- **Task item**: Beginning with the line that contains "DFF: 192 / 192 / 0.486", extract each line through the end of the listing below, with no additions or omissions.

◆ ◆ ◆

**src/rtl/buck_ctrl_defines.svh**
```systemverilog
`ifndef BUCK_CTRL_DEFINES_SVH
`define BUCK_CTRL_DEFINES_SVH

// System clock
`define CLK_NS 10

// Spread spectrum build option, fixed at build time
`define SPREAD_OPTION 1'b1

// Switching clock
`define NOM_FREQ_KHZ 400
`define NOM_PERIOD_CYC (1000000 / (`NOM_FREQ_KHZ * `CLK_NS))
`define SPREAD_PCT 2
`define SPREAD_MAX_CYC (`NOM_PERIOD_CYC * `SPREAD_PCT / 100)
`define HOP_MAX_STEP 2
`define SLOW_FACTOR 4
`define LFSR_SEED 20'h00001

// External synchronisation
`define SYNC_QUAL_EDGES 2048
`define SYNC_LOST_CYC 1000

// Hiccup
`define HICCUP_COUNT 128
`define HICCUP_WAIT_US 5500

// Reference and soft start
`define REF_TARGET 1000
`define REF_SS_PCT 90
`define TSS_US 3500
`define SOFT_START_RELEASE_US 5500
`define SS_STEP_CYC ((`TSS_US * 1000 / `CLK_NS) / (`REF_TARGET * `REF_SS_PCT / 100))
`define RECOV_MARGIN_DIV 100

// Bootstrap recharge (threshold 2.1 V is in the comparator)
`define BOOT_CHG_NS 200
`define BOOT_CHG_CYC ((`BOOT_CHG_NS + `CLK_NS - 1) / `CLK_NS)

// Register map
`define ADDR_CTRL 8'h00
`define ADDR_STATUS 8'h04
`define ADDR_REF 8'h08
`define CTRL_FORCED_BIT 0
`define RESP_OKAY 2'h0
`define RESP_SLVERR 2'h2

`endif

```
**src/rtl/buck_ctrl_pkg.sv**
```systemverilog
package buck_ctrl_pkg;

	// Converter sequencing states
	typedef enum logic [2:0] {
		ST_OFF,
		ST_SOFT,
		ST_RUN,
		ST_RECOVER,
		ST_HICCUP
	} state_e;

endpackage

```
**src/rtl/buck_softstart_spread_ctrl.sv**
```systemverilog
// Added by the designer: the address map and the AXI4-Lite register port.
`timescale 1ns/1ns
`include "buck_ctrl_defines.svh"
// Function
// - boot undervoltage: lower switch recharge before upper
// - spread spectrum is a build-time option
// - spread band is plus/minus two percent
// - LFSR hops per cycle, bounded step
// - hop sequence repeats below 1.5 Hz
// - dropout slowing disables spread spectrum
// - auto light-load slowing disables spread; forced keeps
// - minimum on-time slowing disables spread spectrum
// - external sync lock disables spread spectrum
// - four events trigger soft start
// - reference ramps, 90% at soft-start time
// - soft start forces auto, diode emulation
// - forced mode, hiccup inhibited until regulation/timer
// - recovery sets reference 1% above output
// - hiccup off in dropout, allowed below 0.4
// - forced mode permitted during recovery
// - hiccup after >128 cycles below 0.4
// - recovery climbs at soft-start ramp rate
// - sync qualified 2048 edges before switching
module buck_softstart_spread_ctrl #(
	parameter int SOFT_START_RELEASE_CYC = `SOFT_START_RELEASE_US * 1000 / `CLK_NS,
	parameter int HICCUP_WAIT_CYC = `HICCUP_WAIT_US * 1000 / `CLK_NS
) (
	input wire logic sys_clk,
	input wire logic nrst,
	input wire logic bootstrap_capacitor_node_low,
	input wire logic out_low,
	input wire logic out_below_40,
	input wire logic dropout,
	input wire logic min_on_time,
	input wire logic light_load,
	input wire logic sync_edge,
	input wire logic in_regulation,
	input wire logic pwm_on,
	input wire logic zero_cross,
	input wire logic uvlo_ok,
	input wire logic en,
	input wire logic thermal_ok,
	input wire logic [9:0] out_level,
	output logic upper_switch,
	output logic lower_switch,
	output logic cycle_start,
	output logic [9:0] ref_code,
	output logic diode_emulation,
	output logic forced_pulse_width_mode,
	output logic spread_active,
	output logic clock_locked,
	output logic hiccup_active,
	output logic soft_start_active,
	input wire logic [7:0] s_axi_awaddr,
	input wire logic s_axi_awvalid,
	output logic s_axi_awready,
	input wire logic [31:0] s_axi_wdata,
	input wire logic [3:0] s_axi_wstrb,
	input wire logic s_axi_wvalid,
	output logic s_axi_wready,
	output logic [1:0] s_axi_bresp,
	output logic s_axi_bvalid,
	input wire logic s_axi_bready,
	input wire logic [7:0] s_axi_araddr,
	input wire logic s_axi_arvalid,
	output logic s_axi_arready,
	output logic [31:0] s_axi_rdata,
	output logic [1:0] s_axi_rresp,
	output logic s_axi_rvalid,
	input wire logic s_axi_rready
);
	localparam int NSYNC = 23;
	localparam logic [9:0] REF_FULL = 10'(`REF_TARGET);
	localparam logic signed [5:0] SPREAD_MAX = 6'(`SPREAD_MAX_CYC);

	buck_ctrl_pkg::state_e state, next_state;
	logic [NSYNC-1:0] raw, s2;
	logic boot_uv_s, out_low_s, below40_s, dropout_s, min_on_s, light_s, sync_s, in_reg_s;
	logic pwm_s, zc_s, uvlo_s, en_s, therm_s;
	logic [9:0] out_level_s;

	// Analog flags arrive asynchronously; out_level is assumed slow moving
	assign raw = {bootstrap_capacitor_node_low, out_low, out_below_40, dropout, min_on_time,
		light_load, sync_edge, in_regulation, pwm_on, zero_cross, uvlo_ok, en, thermal_ok,
		out_level};
	assign {boot_uv_s, out_low_s, below40_s, dropout_s, min_on_s, light_s, sync_s, in_reg_s,
		pwm_s, zc_s, uvlo_s, en_s, therm_s, out_level_s} = s2;

	// Two-flop synchroniser per input bit
	generate
		for (genvar gi = 0; gi < NSYNC; gi++) begin : g_sync
			logic f1, f2;
			always_ff @(posedge sys_clk or negedge nrst) begin
				if (!nrst) begin
					f1 <= 1'b0;
					f2 <= 1'b0;
				end else begin
					f1 <= raw[gi];
					f2 <= f1;
				end
			end
			assign s2[gi] = f2;
		end
	endgenerate

	logic active, active_d, sync_d, sync_rise, ss_trigger, hiccup_end;
	logic running, tick, slowed, next_spread, hiccup_allowed, hiccup_trip;
	logic ss_done, ctrl_forced, next_forced, step, recharge;
	logic [19:0] tmr, lfsr;
	logic [9:0] step_cnt;
	logic [7:0] hc_cnt;
	logic [11:0] qual_cnt;
	logic [10:0] lost_cnt, per_cnt, period_m1;
	logic [4:0] rech_cnt;
	logic signed [5:0] hop_off, hop_d, hop_sum, next_hop;
	logic [10:0] rsum;
	logic [9:0] recov_ref, next_ref;
	logic next_upper, next_lower;

	// Start-up events: supply, enable, thermal recovery, end of hiccup wait
	assign active = uvlo_s & en_s & therm_s;
	assign sync_rise = sync_s & ~sync_d;
	assign hiccup_end = (state == buck_ctrl_pkg::ST_HICCUP) && (tmr == 20'(HICCUP_WAIT_CYC - 1));
	assign ss_trigger = (active & ~active_d) | hiccup_end;
	assign running = (state == buck_ctrl_pkg::ST_SOFT) || (state == buck_ctrl_pkg::ST_RUN) ||
		(state == buck_ctrl_pkg::ST_RECOVER);
	assign ss_done = in_reg_s || (tmr == 20'(SOFT_START_RELEASE_CYC - 1));

	// Hiccup only outside soft start and never in dropout regulation
	assign hiccup_allowed = ((state == buck_ctrl_pkg::ST_RUN) ||
		(state == buck_ctrl_pkg::ST_RECOVER)) && !dropout_s;
	assign hiccup_trip = tick && hiccup_allowed && below40_s &&
		(hc_cnt == 8'(`HICCUP_COUNT));

	// Sequencer
	always_comb begin
		next_state = state;
		case (state)
			buck_ctrl_pkg::ST_OFF: if (ss_trigger) next_state = buck_ctrl_pkg::ST_SOFT;
			buck_ctrl_pkg::ST_SOFT: if (ss_done) next_state = buck_ctrl_pkg::ST_RUN;
			buck_ctrl_pkg::ST_RUN: begin
				if (hiccup_trip) next_state = buck_ctrl_pkg::ST_HICCUP;
				else if (out_low_s) next_state = buck_ctrl_pkg::ST_RECOVER;
			end
			buck_ctrl_pkg::ST_RECOVER: begin
				if (hiccup_trip) next_state = buck_ctrl_pkg::ST_HICCUP;
				else if (!out_low_s && ref_code == REF_FULL) next_state = buck_ctrl_pkg::ST_RUN;
			end
			buck_ctrl_pkg::ST_HICCUP: if (hiccup_end) next_state = buck_ctrl_pkg::ST_SOFT;
			default: next_state = buck_ctrl_pkg::ST_OFF;
		endcase
		if (!active) next_state = buck_ctrl_pkg::ST_OFF;
	end

	// State, event edges and state timer
	always_ff @(posedge sys_clk or negedge nrst) begin
		if (!nrst) begin
			state <= buck_ctrl_pkg::ST_OFF;
			active_d <= 1'b0;
			sync_d <= 1'b0;
			tmr <= 20'h00000;
		end else begin
			state <= next_state;
			active_d <= active;
			sync_d <= sync_s;
			tmr <= (next_state != state) ? 20'h00000 : tmr + 20'h00001;
		end
	end

	// Reference ramp; one code per step keeps start-up and recovery equal
	assign step = (step_cnt == 10'(`SS_STEP_CYC - 1));
	assign rsum = {1'b0, out_level_s} + 11'(out_level_s / 10'(`RECOV_MARGIN_DIV));
	assign recov_ref = (rsum > {1'b0, REF_FULL}) ? REF_FULL : rsum[9:0];

	always_comb begin
		next_ref = ref_code;
		case (state)
			buck_ctrl_pkg::ST_SOFT: if (step && ref_code < REF_FULL) next_ref = ref_code + 10'h001;
			buck_ctrl_pkg::ST_RUN: next_ref = out_low_s ? recov_ref : REF_FULL;
			buck_ctrl_pkg::ST_RECOVER: begin
				if (out_low_s) next_ref = recov_ref;
				else if (step && ref_code < REF_FULL) next_ref = ref_code + 10'h001;
			end
			default: next_ref = 10'h000;
		endcase
	end

	always_ff @(posedge sys_clk or negedge nrst) begin
		if (!nrst) begin
			step_cnt <= 10'h000;
			ref_code <= 10'h000;
		end else begin
			step_cnt <= step ? 10'h000 : step_cnt + 10'h001;
			ref_code <= next_ref;
		end
	end

	// Soft start forces auto mode with diode emulation; recovery keeps forced mode
	assign next_forced = ctrl_forced && running && (state != buck_ctrl_pkg::ST_SOFT);

	always_ff @(posedge sys_clk or negedge nrst) begin
		if (!nrst) begin
			forced_pulse_width_mode <= 1'b0;
			diode_emulation <= 1'b1;
			hiccup_active <= 1'b0;
			soft_start_active <= 1'b0;
		end else begin
			forced_pulse_width_mode <= next_forced;
			diode_emulation <= !next_forced;
			hiccup_active <= (next_state == buck_ctrl_pkg::ST_HICCUP);
			soft_start_active <= (next_state == buck_ctrl_pkg::ST_SOFT);
		end
	end

	// Consecutive low-output cycle count, cleared on any good cycle
	always_ff @(posedge sys_clk or negedge nrst) begin
		if (!nrst) begin
			hc_cnt <= 8'h00;
		end else if (!hiccup_allowed) begin
			hc_cnt <= 8'h00;
		end else if (tick) begin
			hc_cnt <= (below40_s && !hiccup_trip) ? hc_cnt + 8'h01 : 8'h00;
		end
	end

	// Sync qualification; a gap longer than the lost time restarts it
	always_ff @(posedge sys_clk or negedge nrst) begin
		if (!nrst) begin
			qual_cnt <= 12'h000;
			lost_cnt <= 11'h000;
			clock_locked <= 1'b0;
		end else if (sync_rise) begin
			lost_cnt <= 11'h000;
			if (qual_cnt != 12'(`SYNC_QUAL_EDGES - 1)) qual_cnt <= qual_cnt + 12'h001;
			else clock_locked <= 1'b1;
		end else if (lost_cnt == 11'(`SYNC_LOST_CYC - 1)) begin
			qual_cnt <= 12'h000;
			clock_locked <= 1'b0;
		end else begin
			lost_cnt <= lost_cnt + 11'h001;
		end
	end

	// Any slowed clock or external lock stops hopping
	assign slowed = dropout_s | min_on_s | (light_s & ~forced_pulse_width_mode);
	assign next_spread = `SPREAD_OPTION && running && !slowed && !clock_locked;

	// Period: nominal plus hop offset, or stretched when slowed
	assign period_m1 = slowed ? 11'(`NOM_PERIOD_CYC * `SLOW_FACTOR - 1) :
		11'(`NOM_PERIOD_CYC - 1) + 11'(hop_off);
	assign tick = clock_locked ? sync_rise : (per_cnt >= period_m1);

	// LFSR picks a step of -2,-1,+1,+2; band edges reflect the step
	assign hop_d = lfsr[1] ? (lfsr[0] ? 6'sd2 : 6'sd1) : (lfsr[0] ? -6'sd2 : -6'sd1);
	assign hop_sum = hop_off + hop_d;
	assign next_hop = (hop_sum > SPREAD_MAX || hop_sum < -SPREAD_MAX) ?
		hop_off - hop_d : hop_sum;

	always_ff @(posedge sys_clk or negedge nrst) begin
		if (!nrst) begin
			per_cnt <= 11'h000;
			cycle_start <= 1'b0;
			spread_active <= 1'b0;
			hop_off <= 6'sd0;
			lfsr <= `LFSR_SEED;
		end else begin
			per_cnt <= tick ? 11'h000 : per_cnt + 11'h001;
			cycle_start <= tick;
			spread_active <= next_spread;
			if (!next_spread) begin
				hop_off <= 6'sd0;
			end else if (tick) begin
				hop_off <= next_hop;
				// 20-bit maximal sequence: repeat well under 1.5 Hz at nominal rate
				lfsr <= {lfsr[18:0], lfsr[19] ^ lfsr[16]};
			end
		end
	end

	// Boot recharge: lower switch on first, upper switch held off meanwhile
	assign recharge = (rech_cnt != 5'h00);
	assign next_upper = running && pwm_s && !recharge && !boot_uv_s;
	assign next_lower = running && !next_upper && (recharge || boot_uv_s ||
		!(diode_emulation && zc_s));

	always_ff @(posedge sys_clk or negedge nrst) begin
		if (!nrst) begin
			rech_cnt <= 5'h00;
			upper_switch <= 1'b0;
			lower_switch <= 1'b0;
		end else begin
			if (boot_uv_s) rech_cnt <= 5'(`BOOT_CHG_CYC);
			else if (recharge) rech_cnt <= rech_cnt - 5'h01;
			upper_switch <= next_upper;
			lower_switch <= next_lower;
		end
	end

	// AXI4-Lite slave; write address and data are taken together
	logic wr_go, rd_go, wr_ctrl, wr_ro;
	logic [31:0] rd_word;
	logic rd_hit;
	assign wr_go = s_axi_awvalid && s_axi_wvalid && !s_axi_bvalid;
	assign s_axi_awready = wr_go;
	assign s_axi_wready = wr_go;
	assign rd_go = s_axi_arvalid && !s_axi_rvalid;
	assign s_axi_arready = rd_go;
	assign wr_ctrl = (s_axi_awaddr == `ADDR_CTRL);
	assign wr_ro = (s_axi_awaddr == `ADDR_STATUS) || (s_axi_awaddr == `ADDR_REF);
	assign rd_hit = (s_axi_araddr == `ADDR_CTRL) || (s_axi_araddr == `ADDR_STATUS) ||
		(s_axi_araddr == `ADDR_REF);
	assign rd_word = (s_axi_araddr == `ADDR_CTRL) ? {31'h00000000, ctrl_forced} :
		(s_axi_araddr == `ADDR_STATUS) ? {24'h000000, clock_locked, spread_active,
			forced_pulse_width_mode, diode_emulation, 1'b0, 3'(state)} :
		(s_axi_araddr == `ADDR_REF) ? {16'h0000, 2'h0, hop_off, hc_cnt} :
		32'h00000000;

	always_ff @(posedge sys_clk or negedge nrst) begin
		if (!nrst) begin
			ctrl_forced <= 1'b0;
			s_axi_bvalid <= 1'b0;
			s_axi_bresp <= `RESP_OKAY;
		end else if (wr_go) begin
			if (wr_ctrl && s_axi_wstrb[0]) ctrl_forced <= s_axi_wdata[`CTRL_FORCED_BIT];
			s_axi_bvalid <= 1'b1;
			s_axi_bresp <= (wr_ctrl || wr_ro) ? `RESP_OKAY : `RESP_SLVERR;
		end else if (s_axi_bready) begin
			s_axi_bvalid <= 1'b0;
		end
	end

	always_ff @(posedge sys_clk or negedge nrst) begin
		if (!nrst) begin
			s_axi_rvalid <= 1'b0;
			s_axi_rdata <= 32'h00000000;
			s_axi_rresp <= `RESP_OKAY;
		end else if (rd_go) begin
			s_axi_rvalid <= 1'b1;
			s_axi_rdata <= rd_word;
			s_axi_rresp <= rd_hit ? `RESP_OKAY : `RESP_SLVERR;
		end else if (s_axi_rready) begin
			s_axi_rvalid <= 1'b0;
		end
	end
endmodule

```
**config.mk**
```make
export PLATFORM = sky130hd
export DESIGN_NAME = buck_softstart_spread_ctrl
export DESIGN_NICKNAME = d
export VERILOG_FILES = /design/src/rtl/buck_ctrl_pkg.sv /design/src/rtl/buck_softstart_spread_ctrl.sv
export VERILOG_INCLUDE_DIRS = /design/src /design/src/rtl
export SDC_FILE = /design/constraint.sdc
export NUM_CORES = 1
export LEC_CHECK = 0
export ABC_AREA = 1
export BUFFER_PORTS_ARGS = -buffer_cell sky130_fd_sc_hd__buf_2
export CAP_MARGIN = 0
export CORE_AREA = 3 3 145 147
export CTS_CLUSTER_DIAMETER = 200
export CTS_CLUSTER_SIZE = 16
export DETAILED_ROUTE_END_ITERATION = 8
export DIE_AREA = 0 0 148 150
export GPL_TIMING_DRIVEN = 0
export PLACE_DENSITY = 0.7
export SLEW_MARGIN = 40
export SYNTH_ARGS = -nofsm -noshare
export SYNTH_HDL_FRONTEND = slang
export SYNTH_SLANG_ARGS = --single-unit
```
**constraint.sdc**
```tcl
create_clock -name sys_clk -period 10.1 [get_ports sys_clk]
set_clock_uncertainty 0.1 [all_clocks]
set_input_delay 1.01 -clock sys_clk [delete_from_list [all_inputs] [get_ports sys_clk]]
set_output_delay 1.01 -clock sys_clk [all_outputs]
set_load 0.02 [all_outputs]
```
Word-level counts from Yosys, hierarchy flattened --
Index checks and enable logic that the tools add are counted.
Word-level totals: logic and storage cells 231, register bits after elaboration 212, RAM bits 0, bits of input ports 82, bits in latches 0, memory bits (read-only) 0, memories kept 0, output and inout bits 60
Operators by class: eq/ne operators 23, bitwise gates (word level) 12, reduce and logical (&&, ||, !) cells 57, divide/modulo/power cells 1, mux-type cells 47, shift-type cells 0, magnitude comparators 5, multiply operators 0, $add $sub $neg 12
Operators with widths (number):
- $mux W10 | 5
- $mux W11 | 4
- $mux W14 | 3
- $mux W12 | 3
- $pmux W10 S3 | 1
- $mux W3 | 8
- $mux W6 | 4
- $mux W8 | 3
- $add A11 B1 Y11 const B | 2
- $logic_and A1 B1 Y1 | 22
- $add A10 B1 Y10 const B | 2
- $add A20 B1 Y20 const B | 1
- $eq A20 B20 Y1 const B | 1
- $mux W20 | 1
- $eq A8 B3 Y1 const B | 2
- $eq A8 B4 Y1 const B | 2
- $logic_not A8 Y1 | 2
- $pmux W3 S5 | 1
- $add A12 B1 Y12 const B | 1
- $logic_not A1 Y1 | 12
- $ne A12 B11 Y1 const B | 1
- $add A10 B11 Y11 | 1
- $div A10 B7 Y11 const B | 1
- $eq A11 B10 Y1 const B | 1
- 32 further kinds | 73

Longest topological paths before layout --
Gate-level depths: netlist (run 1).
depth in word-level cells 14, depth in mapped cells 32, mapped depth without buffers 32

Worst setup path after synthesis (run 1) --
OpenSTA, ideal clock, no wires.
path type reg2reg, from register g_sync[7].f2, to register ref_code[2], arrival 3.189 ns, period minus slack after synthesis 3.417 ns, required time 9.872 ns, slack 6.683 ns, buffers on the path 0, stages on the path, launching flop included 28, library setup time 0.128 ns, cells stage by stage dfrtp_1 > nor2_2 > nand2_1 > nand3_1 > nand2_1 > nor3_2 > nand2_2 > nand2_2 > nand2_1 > nand4_1 > nand2_1 > nand2_1 > nand2_1 > nor2_1 > nor2_1 > ha_1 > fa_1 > a21oi_1 > o21ai_2 > xor2_1 > o21ai_0 > nand2_1 > nor2_1 > nand3_1 > nand3_1 > nand2_1 > nand2_1 > o21ai_0
Between the ends: word-level cells in the longest chain between the ends 6, elaborated cells between the ends (all ways) 7, classes of those cells 1 x add/sub; 1 x div; 1 x order compare; 4 x mux
Ends and longest elaborated chain:
- start, declared | line buck_softstart_spread_ctrl.sv:92 | logic f1, f2;
- start signal, assigned | line buck_softstart_spread_ctrl.sv:96 | f2 <= 1'b0;
- start signal, assigned | line buck_softstart_spread_ctrl.sv:99 | f2 <= f1;
- $div A10 B7 Y11 | line buck_softstart_spread_ctrl.sv:172 | assign rsum = {1'b0, out_level_s} + 11'(out_level_s / 10'(`RECOV_MARGIN_DIV));
- $add A10 B11 Y11 * | line buck_softstart_spread_ctrl.sv:172
- $gt A11 B10 Y1 | line buck_softstart_spread_ctrl.sv:173 | assign recov_ref = (rsum > {1'b0, REF_FULL}) ? REF_FULL : rsum[9:0];
- $mux W10 * | line buck_softstart_spread_ctrl.sv:173
- $mux W10, on equally long branches | line buck_softstart_spread_ctrl.sv:181, buck_softstart_spread_ctrl.sv:179
- $pmux W10 S3 * | line buck_softstart_spread_ctrl.sv:177 | case (state)
- named net next_ref[2] | line buck_softstart_spread_ctrl.sv:117 | logic [9:0] recov_ref, next_ref;
- end signal, assigned | line buck_softstart_spread_ctrl.sv:194 | ref_code <= next_ref;
- end, declared | line buck_softstart_spread_ctrl.sv:47 | output logic [9:0] ref_code,
Mark *: on every way through the listed nets, which the timed path passes. The rest lies on a longest branch. A chain may end at the register's enable or synchronous reset.

Worst setup path after layout (run 1) --
Same ends and word-level chain as after synthesis.

==> results.cfg, run 1 <==
[run_status]
status = complete, no violations

[logic_synthesis]
synth_top_area_share = 0.480
ys_types = 57
synth_ff_type = dfrtp_1
async_flop_share = 1.00
synth.most_common_cell = nand2_1
synth_seq_cells = 192
netlist.top_cell.by_area = dfrtp_1
ys.warnings.count = 0
synth-edff-count = 0
syn_inst = 1136
synth_area_mm2 = 0.00990
avgSynthCellArea_um2 = 8.72
yosys-top-cells-area = dfrtp_1 (48%), nand2_1 (8.9%), inv_1 (5.6%)
synth_common_cells = nand2_1 (236), dfrtp_1 (190), inv_1 (148)
seq_area_frac_synth = 0.486

[route]
routed_wire_length_per_instance_um = 12.8
via_per_inst = 4.90
drtIter0Drc = 320
first_pass_iters = 4
dr_total_vias = 7574
ant_nets = 0
routed_wl_um = 19800
remaining_drc_errors = 0

[clock_network]
ctsRootBufferMaster = clkbuf_16
cts_setup_buffers = 0
clock-sinks = 192
hold_buffers = 0
clock_latency_ns = 0.43
clockBufferDepth = 2
cts.htree.levels = 4
cts_tree = done
numCtsBuffers = 17
cts_resized = 0
path_clk_slew_ns = 0.07

[pwr]
leakage_nw = 5.74
p_total_mw = 1.71
powerDensity_mw_per_mm2 = 150
p_sw_mw = 0.468
switching_share = 0.273
ir_worst_vdd_mv = 0.103
power.share.clock = 0.389
internal-power_mw = 1.25
comb_power_share = 0.118
power_frac_seq = 0.493

[sta]
min_period_ns = 4.02
tightest_slew_ns = 0.623
period_share = 0.398
max_clock_freq_mhz = 249
fin_tns_setup_ns = 0
slew_headroom = 0.581
hold_viol = 0
maxSlewViolCount = 0
rsz0062_at_grt = no
setup_viol = 0

[die]
fp.coreArea_mm2 = 0.0200
die_h_um = 150
num_rows = 52
fp.dieArea_mm2 = 0.0222
io_pins = 142
dieWidth_um = 148
start_util = 0.494

[min_path]
min_path_type = reg2reg
min_from = g_sync[10].f1

[final_layout]
utilization = 0.570
diodes = 0
synthToLayoutAreaGrowth_pct = 15.3
drive_gt1_frac = 0.175
fin_nets = 1385

[grt]
gr-total-overflow = 0
grt_pass1_vias = 7298
antenna_found_initial = 0
grt_usage = 0.188
grt_pass1_wl_um = 34200
grt_max_degree = 77

[placement]
dp_hpwl_um = 15000
portBuffers = 87
place_congestion = 0.865

[setup_path]
cp_top_family = simple AND/OR/NAND/NOR gates
cp_max_fo = 7
cp_common_cell = nand2_1
worst_ep_arrival_time_ns = 4.22
critPathBufInv = 0
crit_type = reg2reg
critPathLaunchType = register
cp.required_ns = 10.30
cp-startpoint = g_sync[7].f2
reg2reg_from = g_sync[7].f2
cp_slowest_cell = dfrtp_1
cpPeakStageDelay_ns = 0.45
cp-end-kind = register

[job]
maxCapViolations = 0
## routing by layer
metal	global-route usage	wire, um
met5	0	0
met3	0.0379	707
met4	0.0494	212
met2	0.320	9850
met1	0.248	9070
## flip-flops by register name, summed over array words and instances (netlist names), 3 cells and up
register     count
g_sync.f1       23
g_sync.f2       19
hc_cnt           8
hop_off          6
lfsr            20
lost_cnt        11
per_cnt         11
qual_cnt        12
rech_cnt         5
ref_code        10
s_axi_rdata     14
state            3
step_cnt        10
tmr             20
## cells by family (layout without fill, tap and decap cells)
family / after synthesis / after routing / synth area share
AOI/OAI and AO/OA: 148 / 148 / 0.0862
DFF: 192 / 192 / 0.486
adders and majority gates: 39 / 39 / 0.0516
xor gates and xnor gates: 63 / 63 / 0.0557
other: 1 / 20 / 0.000379
and+or+nand+nor: 499 / 499 / 0.236
muxes: 1 / 1 / 0.00101
buffers and inverters: 193 / 315 / 0.0835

◆ ◆ ◆

- **Finished task**:
DFF: 192 / 192 / 0.486
adders and majority gates: 39 / 39 / 0.0516
xor gates and xnor gates: 63 / 63 / 0.0557
other: 1 / 20 / 0.000379
and+or+nand+nor: 499 / 499 / 0.236
muxes: 1 / 1 / 0.00101
buffers and inverters: 193 / 315 / 0.0835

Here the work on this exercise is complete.